In that poem, Betjeman goes on to comment on the commercialisation of Christmas. This poem is included in the latest edition of Collected Poems, and was also published in an earlier volume, Uncollected Poems.

As I was re-reading the poem ‘Christmas’ yesterday, I was reminded that the name Bethlehem means “House of Bread” in Hebrew (בֵּית לֶחֶם‎ , Bēṯ Leḥem) and “House of Flesh” in Arabic (بيت لحم‎ , Bayt Laḥm). It is a beautiful coincidence, for on this Christmas morning God becomes present in Christ for us in the Incarnation in Bethlehem and in the bread in the Eucharist. It is a truth reflected in Betjeman’s poem ‘Christmas,’ which gets to the heart not only of the meaning of Christmas, but to the heart of Betjeman’s incarnational and sacramental High Anglicanism, in this poem:

And is it true,
This most tremendous tale of all,
Seen in a stained-glass window’s hue,
A Baby in an ox’s stall?
The Maker of the stars and sea
Become a Child on earth for me?



That God was man in Palestine
And lives today in Bread and Wine.


Betjeman was a practising Anglican and his religious values come through in many of his poems. He affirms his belief even while fearing it might be false.

In the poem ‘Christmas,’ one of his most openly religious pieces, the last three stanzas that proclaim the wonder of Christ’s birth do so in the form of a question “And is it true...?”

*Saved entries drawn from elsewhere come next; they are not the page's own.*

File: config.mk
export PLATFORM = sky130hd
export DESIGN_NAME = prls_arith
export DESIGN_NICKNAME = d
export VERILOG_FILES = /design/src/rtl/core/prls_pkg.sv /design/src/rtl/core/prls_arith.sv
export VERILOG_INCLUDE_DIRS = /design/src /design/src/rtl/core
export SDC_FILE = /design/constraint.sdc
export NUM_CORES = 1
export LEC_CHECK = 0
export ABC_CLOCK_PERIOD_IN_PS = 22500
export BUFFER_PORTS_ARGS = -buffer_cell sky130_fd_sc_hd__buf_2
export CAP_MARGIN = 25
export CORE_MARGIN = 2
export CORE_UTILIZATION = 40
export DETAILED_ROUTE_END_ITERATION = 8
export GPL_TIMING_DRIVEN = 0
export PLACE_DENSITY = 0.57
export SYNTH_ARGS = -nofsm -noshare
export SYNTH_HDL_FRONTEND = slang
export SYNTH_SLANG_ARGS = --single-unit
File: constraint.sdc
create_clock -name i_clk -period 22.5 [get_ports i_clk]
set_input_delay 3.375 -clock i_clk [delete_from_list [all_inputs] [get_ports i_clk]]
set_output_delay 3.375 -clock i_clk [all_outputs]
set_load 0.02 [all_outputs]
$ cat config.mk
export PLATFORM = sky130hd
export DESIGN_NAME = arp_resolver_cache
export DESIGN_NICKNAME = d
export VERILOG_FILES = /design/src/rtl/core/arc_pkg.sv /design/src/rtl/core/arc_ram.sv /design/src/rtl/core/arc_store.sv /design/src/rtl/core/arp_resolver_cache.sv
export SDC_FILE = /design/constraint.sdc
export NUM_CORES = 2
export LEC_CHECK = 0
export BUFFER_PORTS_ARGS = -buffer_cell sky130_fd_sc_hd__buf_2
export CAP_MARGIN = 20
export CORE_MARGIN = 4
export CORE_UTILIZATION = 49
export CTS_BUF_LIST = sky130_fd_sc_hd__clkbuf_16
export CTS_CLUSTER_DIAMETER = 50
export CTS_CLUSTER_SIZE = 28
export DETAILED_ROUTE_END_ITERATION = 16
export HOLD_SLACK_MARGIN = 0.02
export SETUP_SLACK_MARGIN = 0.3
export SLEW_MARGIN = 30
export SYNTH_ARGS = -nofsm -noshare
export SYNTH_HDL_FRONTEND = slang
export SYNTH_SLANG_ARGS = --single-unit
$ cat constraint.sdc
create_clock -name clk -period 14.3 [get_ports clk]
set_clock_uncertainty 0.1 [all_clocks]
set_input_delay 2.86 -clock clk [delete_from_list [all_inputs] [get_ports clk]]
set_output_delay 2.86 -clock clk [all_outputs]
set_load 0.1 [all_outputs]
## config.mk

```make
export PLATFORM = sky130hd
export DESIGN_NAME = client_table_with_aging_fanout_flat
export DESIGN_NICKNAME = d
export VERILOG_FILES = /design/src/rtl/ctaf_pkg.sv /design/src/rtl/ctaf_in_if.sv /design/src/rtl/ctaf_out_if.sv /design/src/rtl/client_table_with_aging_fanout.sv /design/src/rtl/ctaf_ram.sv /design/src/rtl/ctaf_ctrl.sv /design/src/rtl/ctaf_datapath.sv /design/src/flat_wrapper.sv
export VERILOG_INCLUDE_DIRS = /design/src /design/src/rtl
export SDC_FILE = /design/constraint.sdc
export NUM_CORES = 2
export LEC_CHECK = 0
export ABC_AREA = 1
export BUFFER_PORTS_ARGS = -buffer_cell sky130_fd_sc_hd__buf_2
export CAP_MARGIN = 15
export CORE_MARGIN = 3
export CORE_UTILIZATION = 50
export CTS_CLUSTER_DIAMETER = 200
export CTS_CLUSTER_SIZE = 40
export DETAILED_ROUTE_END_ITERATION = 8
export HOLD_SLACK_MARGIN = 0.15
export PLACE_DENSITY = 0.66
export SLEW_MARGIN = 0
export SYNTH_ARGS = -nofsm -noshare
export SYNTH_HDL_FRONTEND = slang
export SYNTH_SLANG_ARGS = --single-unit
```

## constraint.sdc

```tcl
create_clock -name clk -period 17.5 [get_ports clk]
set_input_delay 1.75 -clock clk [delete_from_list [all_inputs] [get_ports clk]]
set_output_delay 1.75 -clock clk [all_outputs]
set_load 0.02 [all_outputs]
```
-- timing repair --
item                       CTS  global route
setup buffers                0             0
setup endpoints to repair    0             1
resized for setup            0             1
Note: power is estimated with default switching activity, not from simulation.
[src/hw/rtl/ppse_ram.sv]
// Generic single-write, single-read RAM with registered read data.
module ppse_ram #(
  parameter int WIDTH = 32,
  parameter int DEPTH = 16,
  localparam int AW = (DEPTH > 1) ? $clog2(DEPTH) : 1
) (
  input  logic             clk,
  input  logic             we,
  input  logic [AW-1:0]    waddr,
  input  logic [WIDTH-1:0] wdata,
  input  logic             re,
  input  logic [AW-1:0]    raddr,
  output logic [WIDTH-1:0] rdata
);

  logic [WIDTH-1:0] mem [DEPTH];

  always_ff @(posedge clk) begin
    if (we) mem[waddr] <= wdata;
    if (re) rdata <= mem[raddr];
  end

endmodule

[config.mk]
export PLATFORM = sky130hd
export DESIGN_NAME = ppse_ram
export DESIGN_NICKNAME = d
export VERILOG_FILES = /design/src/hw/rtl/ppse_ram.sv
export SDC_FILE = /design/constraint.sdc
export NUM_CORES = 1
export LEC_CHECK = 0
export BUFFER_PORTS_ARGS = -buffer_cell sky130_fd_sc_hd__clkbuf_2
export CAP_MARGIN = 20
export CORE_MARGIN = 2
export CORE_UTILIZATION = 35
export DETAILED_ROUTE_END_ITERATION = 8
export PLACE_DENSITY_LB_ADDON = 0.15
export REMOVE_ABC_BUFFERS = 1
export SLEW_MARGIN = 20
export SYNTH_ARGS = -nofsm -noshare
export SYNTH_HDL_FRONTEND = slang
export SYNTH_SLANG_ARGS = --single-unit
[constraint.sdc]
create_clock -name clk -period 5.4 [get_ports clk]
set_input_delay 0.54 -clock clk [delete_from_list [all_inputs] [get_ports clk]]
set_output_delay 0.54 -clock clk [all_outputs]
set_load 0.02 [all_outputs]
==> reports/metrics.yaml <==
clocking:
  postCtsResizedCells: 0
  cts_htree_levels: 2
  clockBufferDepth: 3
  cts_root_buf: "clkbuf_16"
  clk_latency_ns: 0.61
  cts_setup_buffers: 0
  clock-sinks: 544
  cts_tree: "built"
  numCtsBuffers: 57
  cts_hold_buf: 0
  clk_pin_slew_ns: 0.06
pwr:
  ir_worst_vdd_uv: 232
  power_density_nw_per_um2: 379
  p_leak_nw: 7.36
global_route:
  grt_overflow: 0
  grt_usage_pct: 15.4
  grt_pass1_vias: 9552
  antenna_found_initial: 2
  grt_start_max_net_pins: 79
  grt_pass1_wl_um: 66000
sta:
  clock_skew_ns: 0.0118
  max_slew_margin_pct: 28.4
  tns_ns: 0
  period_share_pct: 42.3
  maxSlewViolCount: 0
  hold_violations: 0
  max_slew.worst_pin.slew_ns: 1.07
  rsz0062_at_grt: "false"
  setup_violations: 0
  fmax_mhz: 438
  period_needed_ns: 2.29
route:
  vias: 8924
  drtIter0Drc: 692
  wl_per_cell_um: 25.7
  drt_first_pass_iters: 4
  viasPerCell: 5.08
  post-route-drc-count: 0
  drt-total-wl_um: 45200
  final_antenna_net_count: 0
logic_synthesis:
  yosysTopAreaCellShare_pct: 81.0
  synth_cell_type_count: 17
  ys_seq_elements: 544
  netlist_top_cells_area: "edfxtp_1, mux4_2, a22oi_1"
  yosysMostFrequentCell: "edfxtp_1"
  yosysSeqAreaShare_pct: 81.0
  netlist_area_um2: 20200
  yosys.area.top_type: "edfxtp_1"
  synth_edf_count: 544
  synth_common_cells: "edfxtp_1, mux4_2, a22oi_1"
  postSynth.asyncResetShare_pct: 0
  yosys_warnings: 0
  syn_avg_cell_area_um2: 24.1
  synth-main-ff-cell: "edfxtp_1"
  postSynthCellCount: 838
worst_hold_path:
  hp-class: "input port to flip-flop"
  hp-start: "wdata[4]"
critical_path:
  required_ns: 5.75
  critPathKind: "input port to flip-flop"
  path_max_fanout: 71
  ff2ff_setup_slack_ns: 3.92
  setup.worst_path.start_class: "input port"
  crit_start: "raddr[0]"
  reg2reg_from: "mem[3][17]"
  cp.arrival_ns: 2.63
  crit_path_cell_trace: "clkbuf_8, buf_12, mux4_2, a22oi_1, nand2_1"
  cp_slowest_cell: "clkbuf_8"
  slowest_delay_ns: 0.68
  crit_path_end_kind: "flip-flop"
  crit_family: "buffers and inverters"
  path_buf_inv: 2
finish:
  synthToLayoutAreaGrowth_pct: 15.7
  drive_gt1_share_pct: 32.2
  nNetsFinal: 996
  num-fill-cells: 5005
  antenna_cells: 0
  finish.utilization_pct: 40.7
floorplanning:
  fp-row-count: 88
  start_util_pct: 35.2
  dieArea_um2: 59600
  die_x_um: 244
  die_h_um: 244
  core_area_um2: 57400
  io_pins: 75
placement:
  hpwl_um: 21500
  port_buffers: 74
  gp_congestion: 0.655
run_status:
  status: "completed"
job:
  drv_cap: 0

His views on Christianity were expressed in his poem ‘The Conversion of St. Paul’:

But most of us turn slow to see
The figure hanging on a tree
And stumble on and blindly grope
Upheld by intermittent hope,
God grant before we die we all
May see the light as did St. Paul.


Betjeman appealed to a wide public and managed to voice the thoughts and aspirations of many ordinary people. His poems are often humorous and his wryly comic verse is accessible, marked by satirical but graceful observations. WH Auden once said Betjeman was “at home with the provincial gas-lit towns, the seaside lodgings, the bicycle, the harmonium.” He had a curiosity about and appreciation of railways, beaches, impoverished Irish peers and old churches, including the churches of the Church of Ireland. His poetry is redolent of time and place, continually seeking out intimations of the eternal in the ordinary, and recalling an England now gone but not forgotten.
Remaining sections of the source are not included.